Apart from Siu Nim Tao form , in the early days of training the student will simply practice moving forward and back in the stance as fast as they can , and then side to side, diagonal etc.
They will be told to sink their weight to , move from the waist , keep their back straight and thighs relaxed and springy.

As training progresses they learn to move in their stance while doing chi sau and against incoming punches and kicks or grabs, with the emphasis on always moving forward to unbalance the opponent.
It's not rocket science , if you want to be able to move well in your stance , you have to bloody well practice moving around in your stance.... a lot.

There are several very good reasons why we use the YCKYM stance as our fighting stance and some features of it that have to be adhered to in order for it to work optimally, I have explained these before so I probably sound like a broken record , but anyway I will say them again.

The stance is not only external it is internal as well , there is a slight contraction of the sphincter muscle (Tei gong) that must be maintained , it locks the upper and lower body together as one unit which increases force in attacking and defensive motions.

As well as being resistant to pressure from all directions the inverted pidgeon toed stance enables the potential force of the whole body to be focused on the centerline , so that any punch or kick will contain the mass of the whole body.

The pidgeon toed square on stance affords the ability to use the limbs on both sides of the body equally , as well as adding an element of unpredictability in that the opponent does not know which limb will strike him first.
It also enables three limbs to be in operation at the same time , one leg kicking , one arm striking and the other arm controlling the opponents limb.

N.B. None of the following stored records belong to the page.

<file path="config.mk">
export PLATFORM = sky130hd
export DESIGN_NAME = obj_fetch
export DESIGN_NICKNAME = d
export VERILOG_FILES = /design/src/rtl/obj_pkg.sv /design/src/rtl/obj_fetch.sv
export SDC_FILE = /design/constraint.sdc
export NUM_CORES = 1
export LEC_CHECK = 0
export ABC_AREA = 1
export BUFFER_PORTS_ARGS = -buffer_cell sky130_fd_sc_hd__buf_4
export CORE_MARGIN = 1.5
export CORE_UTILIZATION = 35
export DETAILED_ROUTE_END_ITERATION = 8
export SLEW_MARGIN = 20
export SYNTH_ARGS = -nofsm -noshare
export SYNTH_HDL_FRONTEND = slang
export SYNTH_SLANG_ARGS = --single-unit
</file>
<file path="constraint.sdc">
create_clock -name clk -period 2.35 [get_ports clk]
set_clock_uncertainty 0.15 [all_clocks]
set_input_delay 0.1175 -clock clk [delete_from_list [all_inputs] [get_ports clk]]
set_output_delay 0.1175 -clock clk [all_outputs]
set_load 0.02 [all_outputs]
</file>
<file path="src/rtl/obj_pkg.sv">
/*
 * shared definitions for the object table DMA
 * - table sizes and end marker
 * - APB register offsets
 * - fetcher and scanner state enums
 * - table write, object entry, status and config structs
 */

package obj_pkg;

    // one buffer half, 256 entries of four words
    localparam int obj_words   = 1024;
    localparam int obj_entries = 256;

    // attribute high byte that closes the table
    localparam logic [7:0] end_marker = 8'hff;

    // APB byte offsets
    localparam logic [3:0] reg_ctrl   = 4'h0;
    localparam logic [3:0] reg_base   = 4'h4;
    localparam logic [3:0] reg_status = 4'h8;

    typedef enum logic [1:0] {
        fetch_idle,
        fetch_grant,
        fetch_copy,
        fetch_fill
    } fetch_state_t;

    typedef enum logic [1:0] {
        scan_idle,
        scan_read,
        scan_emit
    } scan_state_t;

    // addr counts in natural order, the buffer does the inversion
    typedef struct packed {
        logic        en;
        logic [9:0]  addr;
        logic [15:0] data;
    } tbl_wr_t;

    // attr is word 3 of the entry, x is word 0
    typedef struct packed {
        logic [15:0] attr;
        logic [15:0] code;
        logic [15:0] y;
        logic [15:0] x;
    } obj_entry_t;

    typedef struct packed {
        logic       busy;
        logic       frame;
        logic [8:0] count;
    } dma_status_t;

    typedef struct packed {
        logic       enable;
        logic [6:0] base;
    } dma_cfg_t;

endpackage

</file>
<file path="src/rtl/obj_fetch.sv">
/*
 * object table DMA fetcher
 * - takes the video bus at frame start
 * - copies VRAM words in 3,2,1,0 order per entry
 * - stops at the end marker and zero-fills the rest of the half
 * - owns the frame bit and the DMA status
 */

`timescale 1ns/1ps

module obj_fetch
    import obj_pkg::*;
(
    input  logic        clk,
    input  logic        rst,
    input  dma_cfg_t    cfg,
    input  logic        frame_start,
    input  logic        busack,
    input  logic [15:0] vram_data,
    input  logic        vram_ok,
    output logic        busreq,
    output logic [16:0] vram_addr,
    output tbl_wr_t     wr,
    output logic        frame,
    output dma_status_t status
);

    fetch_state_t state;

    // word counter in natural order
    logic [9:0]  cnt;
    logic [8:0]  ent_cnt;
    // entries copied by the last finished DMA
    logic [8:0]  last_cnt;
    // page latched at start so a base write mid-copy has no effect
    logic [6:0]  page;
    // masks a vram_ok that still belongs to the previous address
    logic        wait_cycle;
    logic        start;
    logic        accept;
    logic        marker;
    logic        last_word;

    assign start     = frame_start && cfg.enable;
    assign accept    = (state == fetch_copy) && busack && vram_ok && !wait_cycle;
    // only the first word fetched of an entry is the attribute
    assign marker    = (cnt[1:0] == 2'b00) && (vram_data[15:8] == end_marker);
    assign last_word = (cnt == 10'(obj_words - 1));

    // bus held through copy and fill
    assign busreq    = (state != fetch_idle);

    // attribute word first, so the low bits run backwards
    assign vram_addr = {page, cnt[9:2], ~cnt[1:0]};

    assign status = '{busy: busreq, frame: frame, count: last_cnt};

    always_ff @(posedge clk, posedge rst) begin
        if (rst) begin
            state      <= fetch_idle;
            frame      <= 1'b0;
            cnt        <= 10'd0;
            ent_cnt    <= 9'd0;
            last_cnt   <= 9'd0;
            page       <= 7'd0;
            wait_cycle <= 1'b0;
            wr         <= '0;
        end else begin
            wr.en <= 1'b0;
            if (start) begin
                // new frame, also aborts a copy or fill in progress
                frame      <= ~frame;
                page       <= cfg.base;
                cnt        <= 10'd0;
                ent_cnt    <= 9'd0;
                wait_cycle <= 1'b1;
                state      <= fetch_grant;
            end else begin
                case (state)
                    fetch_grant: begin
                        if (busack)
                            state <= fetch_copy;
                    end
                    fetch_copy: begin
                        wait_cycle <= 1'b0;
                        if (accept) begin
                            if (marker) begin
                                // cnt stays on the entry start for the fill
                                last_cnt <= ent_cnt;
                                state    <= fetch_fill;
                            end else begin
                                wr         <= '{en: 1'b1, addr: cnt, data: vram_data};
                                cnt        <= cnt + 10'd1;
                                wait_cycle <= 1'b1;
                                if (cnt[1:0] == 2'b11)
                                    ent_cnt <= ent_cnt + 9'd1;
                                // full table, nothing left to fill
                                if (last_word) begin
                                    last_cnt <= ent_cnt + 9'd1;
                                    state    <= fetch_idle;
                                end
                            end
                        end
                    end
                    fetch_fill: begin
                        // one zero word per cycle up to the end of the half
                        wr  <= '{en: 1'b1, addr: cnt, data: 16'h0000};
                        cnt <= cnt + 10'd1;
                        if (last_word)
                            state <= fetch_idle;
                    end
                    default: begin
                        state <= fetch_idle;
                    end
                endcase
            end
        end
    end

endmodule

</file>
==> flow_summary.ini, run 1 <==
[logic_synthesis]
yosys.area.top_type_share_pct = 49.7
synth_cells = 425
post_synth.cell_area_avg_sq_um = 7.82
synth-warning-count = 0
synth_async_sr_flop_share_pct = 100
synth.distinct_cells = 28
syn-num-nets = 457
synth_seq_area_share_pct = 49.7
synth_area_leaders = sky130_fd_sc_hd__dfrtp_1 (50%), sky130_fd_sc_hd__nand2_1 (18%), sky130_fd_sc_hd__inv_1 (5.5%), sky130_fd_sc_hd__nand3_1 (5.4%), sky130_fd_sc_hd__o21ai_0 (5.1%)
synth-edff-count = 0
yosys_register_bits = 66
synthDominantAreaCellType = sky130_fd_sc_hd__dfrtp_1
post_synth_instance_area_sq_mm = 0.00332
synthFlopType = sky130_fd_sc_hd__dfrtp_1

[worst_setup_path]
cp.arrival_ps = 2110
critPathMostFrequentCell = sky130_fd_sc_hd__nand2_1
worst_path_largest_cell_delay_ps = 430
worstSetupEndpointType = register
crit_chain = ha_1, nand2_1, nor2_1, nand3_1, nand2_1, nand3_1, nand2_1, o21ai_0
cp_data_required_time_ps = 2410
timing_worst_setup_path_type = reg -> reg
crit_path_max_fanout = 9
slowest_stage = sky130_fd_sc_hd__dfrtp_1
ff2ff_setup_slack_ps = 300
cp-start-kind = register

[placed_design]
port_buffers = 85
dpl_cell_area_sq_mm = 0.00404
finalWeightedCongestion = 0.785
post-dp-hpwl_mm = 5.53

[power]
share_clk_of_total_power_pct = 21.0
internal-power_mw = 2.66
pwr-share-comb_pct = 40.9
cellPowerDensity_mw_per_mm2 = 986
p_sw_mw = 1.79
power_frac_seq_pct = 38.1
netSwitchingFraction_pct = 40.3
vdd_drop_max_mv = 0.353
power_leakage_nw = 2.28

[detailed_routing]
detail_route.vias_per_cell = 4.43
num_vias = 2952
drt_pass1_iterations = 4
wl_per_cell_microns = 12.1
drt_drc_violations_left = 0
final_antenna_violating_net_count = 0
route.final.wire_length_mm = 8.06
detail_route.iter0.violations = 171

[grt]
gr_util_all_layers_pct = 16.7
grt_first_pass_wirelength_mm = 13.3
globalRouteOverflowTotal = 0
grt_start_max_net_pins = 45
first_global_vias = 2813
initial_antenna_violation_count = 0

[cells_and_area]
regArea_sq_mm = 0.00165
num-fill-cells = 882
n_antenna_cell = 0
post-route-cell-area_sq_mm = 0.00452
final_layout_net_count = 565
layout-drive-gt1-share_pct = 23.6
multiInputGateArea_sq_mm = 0.00133
area_overhead_of_the_layout_relative_to_synthesis_pct = 35.9

[sta]
slew_worst_pin_ps = 511
setup_tns_ps = 0
final.hold.worst_slack_ps = 143
timing.final.hold_violations = 0
max_clock_freq_mhz = 487
setup_repair_after_global_routing_missed_its_margin = false
timing.max_slew.rel_slack_pct = 65.9
final_max_slew_viol_count = 0
report.final.setup_viol = 0
final.period_utilization_pct = 87.4
final.min_clock_period_ps = 2050

[floorplanning]
placementRows = 35
die_height_microns = 100
io_pins = 86
fp.dieArea_sq_mm = 0.0101
dieWidth_microns = 100
floorplan.initialDensity_pct = 36.0
core_area_sq_mm = 0.00924

[clock_tree]
cts_max_level = 3
cts.root.buffer_cell = sky130_fd_sc_hd__clkbuf_8
number_of_buffers_between_clock_root_and_the_deepest_sink = 2
clkLatencyLatePin_ps = 340
path_clk_slew_ps = 70
numCtsBuffers = 9
tritoncts = yes
tritoncts_num_sinks = 66

[status]
run_status = finished clean

[flow_run]
max_cap_viol_count = 0

[worst_hold_path]
worst_hold_path_type = in -> reg
[final cells by class]
type	count	area share, %
clock inverter	7	1.55
multi-input combinational	285	29.4
inverter	51	4.24
timing repair buffer	120	21.9
clock buffer	9	2.74
tap	129	3.57
sequential	66	36.6
[state kept, by name, indices dropped and copies added (netlist names)]
register / count
cnt: 10
wait_cycle: 1
state: 2
last_cnt: 9
frame: 1
ent_cnt: 9
page: 7
wr: 27
[cell usage in the layout, fill, tap and decap left out, types with 7 or more instances in the layout]
cell                            count
sky130_fd_sc_hd__nand2_1          155
sky130_fd_sc_hd__buf_4             93
sky130_fd_sc_hd__dfrtp_1           66
sky130_fd_sc_hd__inv_1             48
sky130_fd_sc_hd__nand3_1           36
sky130_fd_sc_hd__o21ai_0           34
sky130_fd_sc_hd__dlygate4sd3_1     25
sky130_fd_sc_hd__nor2_1            20
sky130_fd_sc_hd__clkbuf_8           9
sky130_fd_sc_hd__xor2_1             7
[layer usage]
metal / routed length (microns) / GRT usage (%) / vias to the layer above / share of wire (%)
met5: 0 / 0 / - / 0
met1: 3950 / 23.1 / 1334 / 49
met4: 108 / 6.18 / 0 / 1.3
met2: 3690 / 26.6 / 76 / 46
met3: 307 / 2.58 / 9 / 3.8
li1: - / - / 1533 / -
[worst max-delay path, delay by kind of cell (launching register included)]
family                     cells  cell delay [ps]
DFF                            1              430
AOI/OAI and AO/OA              1               90
adders and majority gates      1              250
and+or+nand+nor                6             1000
[timing repair]
item	in CTS	in global routing
buffers inserted	0	2
hold buffers	25	0
endpoints found under the hold margin	46	0
endpoints found under the setup margin	0	6
gates resized for setup	0	1
[cells by family after synthesis]
family                     count (synthesis)  synth area share [%]
AOI/OAI and AO/OA                         41                  6.59
xor gates and xnor gates                   8                  2.11
adders and majority gates                  3                  1.13
buffers and inverters                     74                  10.4
DFF                                       66                  49.7
and+or+nand+nor                          233                  30.1
[metrics by stage]
stage / power [mW] / std cells / setup slack [ps] / utilization (%)
after CTS: 4.47 / 665 / 248 / 48.5
final: 4.45 / 667 / 296 / 48.9
after floorplan: 2.84 / 425 / 380 / -
after global placement: 3.46 / 624 / 383 / 43.7
after global routing: 4.76 / 667 / 23.8 / 48.9
after detailed placement: 3.49 / 624 / 262 / 43.7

While a conventional lead leg , one side forward stance will give the user slightly more range , it also means that their body is more susceptible to being pulled to the blind side and having the back of the neck/head/kidneys exposed.

In my opinion this is probably one of the main reasons why Wing Chun adopts a front on stance , the triangular feature of the stance and focus on centerline makes it very resistant to being dragged to the side and having the back of the body vulnerable to attack.

Skeptics will say that the Wing Chun square on stance exposes the groin more than a side on stance , but with a side on stance you can still be kicked in the groin , even from the back.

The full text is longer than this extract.